Not-waiting, honestly


Last thursday the families of the patients of Methodist University Hospital made a small step in the right direction as we opened our Family Care Center. At the same moment we closed and abolished the old intensive care waiting room where thousand of people over the years spent uncomfortable traumatized hours as their loved ones were in treatment upstairs. They waited.

I’m not a trained hospital professional, but as a fairly experienced human being I appreciate the fact that nobody attending to a loved one in a time of hospitalization should just be waiting. They should either be cared for themselves — because just getting momma to the hospital is enough to wear anybody out– or they should have the chance to learn the things they will need to know when momma comes home. Who knows anything about a stroke and its grueling process of recovery until someone you love has one?
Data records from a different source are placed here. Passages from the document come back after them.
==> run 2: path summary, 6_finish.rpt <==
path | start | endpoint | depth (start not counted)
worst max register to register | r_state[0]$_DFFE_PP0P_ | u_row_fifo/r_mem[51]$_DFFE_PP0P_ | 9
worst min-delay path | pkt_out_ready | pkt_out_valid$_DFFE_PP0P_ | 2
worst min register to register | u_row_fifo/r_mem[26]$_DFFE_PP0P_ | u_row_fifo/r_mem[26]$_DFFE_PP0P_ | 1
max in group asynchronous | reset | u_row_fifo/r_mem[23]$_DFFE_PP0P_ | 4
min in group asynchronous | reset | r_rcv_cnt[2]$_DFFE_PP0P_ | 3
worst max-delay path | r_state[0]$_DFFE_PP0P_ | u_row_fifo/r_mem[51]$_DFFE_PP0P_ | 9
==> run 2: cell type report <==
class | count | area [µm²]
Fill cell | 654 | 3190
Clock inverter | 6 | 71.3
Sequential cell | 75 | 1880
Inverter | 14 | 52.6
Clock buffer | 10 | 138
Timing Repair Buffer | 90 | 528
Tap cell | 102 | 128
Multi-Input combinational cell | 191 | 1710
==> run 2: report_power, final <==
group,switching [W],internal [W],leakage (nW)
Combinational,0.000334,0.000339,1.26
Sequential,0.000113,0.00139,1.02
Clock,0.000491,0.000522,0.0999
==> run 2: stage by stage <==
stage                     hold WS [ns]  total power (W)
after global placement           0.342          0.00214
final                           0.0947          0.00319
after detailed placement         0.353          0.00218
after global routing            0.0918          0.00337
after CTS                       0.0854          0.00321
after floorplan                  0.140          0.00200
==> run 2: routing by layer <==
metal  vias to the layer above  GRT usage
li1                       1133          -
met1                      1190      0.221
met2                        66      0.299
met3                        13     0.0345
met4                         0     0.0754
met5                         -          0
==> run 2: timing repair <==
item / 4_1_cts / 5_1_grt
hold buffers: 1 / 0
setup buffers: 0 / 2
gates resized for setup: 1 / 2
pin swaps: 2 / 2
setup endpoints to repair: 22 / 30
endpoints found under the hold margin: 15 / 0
--- src/rtl/time_pkg.sv ---
// time_pkg: shared mode encodings, default moduli and field widths for the clock datapath
package time_pkg;
  typedef enum logic [1:0] {
    MODE_RUN      = 2'b00,
    MODE_SET_HOUR = 2'b01,
    MODE_SET_MIN  = 2'b10
  } mode_e;
  localparam int DEF_SEC_MAX  = 60;
  localparam int DEF_MIN_MAX  = 60;
  localparam int DEF_HOUR_MAX = 24;
  localparam int SEC_W  = 7;
  localparam int MIN_W  = 7;
  localparam int HOUR_W = 5;
  localparam int PRE_W  = 10;
endpackage

--- src/rtl/btn_edge.sv ---
// btn_edge: two-flop synchronizer plus rising-edge detect for one push-button
module btn_edge (
  input  logic new_clk,
  input  logic rst,
  input  logic btn,
  output logic press
);
  logic r_s1, r_s2, r_p;
  always_ff @(posedge new_clk or negedge rst) begin
    if (!rst) begin
      r_s1 <= 1'b0;
      r_s2 <= 1'b0;
      r_p  <= 1'b0;
    end else begin
      r_s1 <= btn;
      r_s2 <= r_s1;
      r_p  <= r_s2;
    end
  end
  assign press = r_s2 & ~r_p;
endmodule
File: config.mk
export PLATFORM = sky130hd
export DESIGN_NAME = reg_file_param
export DESIGN_NICKNAME = d
export VERILOG_FILES = /design/src/rtl/reg_file_param.sv
export SDC_FILE = /design/constraint.sdc
export NUM_CORES = 1
export LEC_CHECK = 0
export BUFFER_PORTS_ARGS = -buffer_cell sky130_fd_sc_hd__buf_2
export CORE_MARGIN = 2
export CORE_UTILIZATION = 35
export CTS_BUF_LIST = sky130_fd_sc_hd__clkbuf_4 sky130_fd_sc_hd__clkbuf_8 sky130_fd_sc_hd__clkbuf_16
export CTS_CLUSTER_SIZE = 24
export DETAILED_ROUTE_END_ITERATION = 6
export GPL_TIMING_DRIVEN = 0
export PLACE_DENSITY = 0.52
export SLEW_MARGIN = 20
export SYNTH_ARGS = -nofsm -noshare
export SYNTH_HDL_FRONTEND = slang
export SYNTH_SLANG_ARGS = --single-unit
File: constraint.sdc
create_clock -name clock -period 3.4 [get_ports clock]
set_input_delay 0.34 -clock clock [delete_from_list [all_inputs] [get_ports clock]]
set_output_delay 0.34 -clock clock [all_outputs]
set_load 0.01 [all_outputs]
File: src/rtl/reg_file_param.sv
`default_nettype none
// reg_file_param: parametrised register file with write-through bypass, optional
// hardwired-zero r0, optional registered read ports and a one-per-cycle clear sweep.
module reg_file_param #(
  parameter int WIDTH     = 16,
  parameter int ADDR_BITS = 2,
  parameter int ZERO_REG  = 1,
  parameter int READ_REG  = 0
) (
  input  logic                 clock,
  input  logic                 reset,
  input  logic [ADDR_BITS-1:0] rr1,
  input  logic [ADDR_BITS-1:0] rr2,
  output logic [WIDTH-1:0]     rd1,
  output logic [WIDTH-1:0]     rd2,
  input  logic [ADDR_BITS-1:0] wr,
  input  logic [WIDTH-1:0]     wd,
  input  logic                 regwrite,
  input  logic                 clear,
  output logic                 busy,
  output logic                 wr_drop
);

  localparam int                   DEPTH    = 2**ADDR_BITS;
  localparam logic [ADDR_BITS-1:0] LAST_IDX = '1;

  typedef enum logic [0:0] {
    IDLE  = 1'b0,
    SWEEP = 1'b1
  } state_t;

  state_t               state_q;
  logic [ADDR_BITS-1:0] idx_q;
  logic                 busy_q;
  logic                 wr_drop_q;
  logic [WIDTH-1:0]     regs_q [DEPTH];

  logic                 wr_zero;
  logic                 wr_ok;
  logic [WIDTH-1:0]     rd1_d;
  logic [WIDTH-1:0]     rd2_d;

  assign wr_zero = (ZERO_REG != 0) && (wr == '0);
  assign wr_ok   = regwrite && !busy_q && !wr_zero;

  // Zero-register override has the last word so it also masks the bypass.
  always_comb begin
    rd1_d = regs_q[rr1];
    rd2_d = regs_q[rr2];
    if (wr_ok && (rr1 == wr)) rd1_d = wd;
    if (wr_ok && (rr2 == wr)) rd2_d = wd;
    if ((ZERO_REG != 0) && (rr1 == '0)) rd1_d = '0;
    if ((ZERO_REG != 0) && (rr2 == '0)) rd2_d = '0;
  end

  always_ff @(posedge clock or posedge reset) begin
    if (reset) begin
      state_q   <= IDLE;
      idx_q     <= '0;
      busy_q    <= 1'b0;
      wr_drop_q <= 1'b0;
      for (int i = 0; i < DEPTH; i++) begin
        regs_q[i] <= '0;
      end
    end else begin
      wr_drop_q <= regwrite && busy_q;
      case (state_q)
        IDLE: begin
          if (wr_ok) regs_q[wr] <= wd;
          if (clear) begin
            state_q <= SWEEP;
            idx_q   <= '0;
            busy_q  <= 1'b1;
          end
        end
        SWEEP: begin
          regs_q[idx_q] <= '0;
          idx_q         <= idx_q + 1'b1;
          if (idx_q == LAST_IDX) begin
            state_q <= IDLE;
            busy_q  <= 1'b0;
          end
        end
        default: state_q <= IDLE;
      endcase
    end
  end

  assign busy    = busy_q;
  assign wr_drop = wr_drop_q;

  generate
    if (READ_REG != 0) begin : g_rd_reg
      logic [WIDTH-1:0] rd1_q;
      logic [WIDTH-1:0] rd2_q;
      always_ff @(posedge clock or posedge reset) begin
        if (reset) begin
          rd1_q <= '0;
          rd2_q <= '0;
        end else begin
          rd1_q <= rd1_d;
          rd2_q <= rd2_d;
        end
      end
      assign rd1 = rd1_q;
      assign rd2 = rd2_q;
    end else begin : g_rd_comb
      assign rd1 = rd1_d;
      assign rd2 = rd2_d;
    end
  endgenerate

endmodule
`default_nettype wire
So the concept is simple: no more waiting and no more waiting room. Instead, a Family Care Center bathed in gentle northern light, equipped with hotel-quality furniture, abundant space, staffed 24 hours a day with people who, well, care. The families have access to a quieter and more dim space where they can get deeper sleep anytime in the cycle of the day. Every surface, fabric and square foot of carpet was chosen to speak of life, growth and peace.

We’re not done, but we have made a huge lurch in the right direction. Soon the chapel for the families will be done and the volunteers will begin to flood the space like the gentle light. The education and resource center next door will be finished next month.

And the hours will still be grueling and filled with fear, anxiety and exhaustion. So when we paused to bless the space, we used a litany written by Larry Pray just for the occasion. I’ll post the whole thing tomorrow, but this to start:

“Let us be honest. In such a place as this
there is a note of uncertainty,
and no small measure of fear.
And yet, beset as we are by circumstance
here we are surrounded by hope.
We know we will leave from here
not as we were,
but called to reshape and restart our lives.
We leave called to care, called to hope,
called to bless
and called again to find life.”

We’ve all been waiting a long time for such honest not-waiting to begin.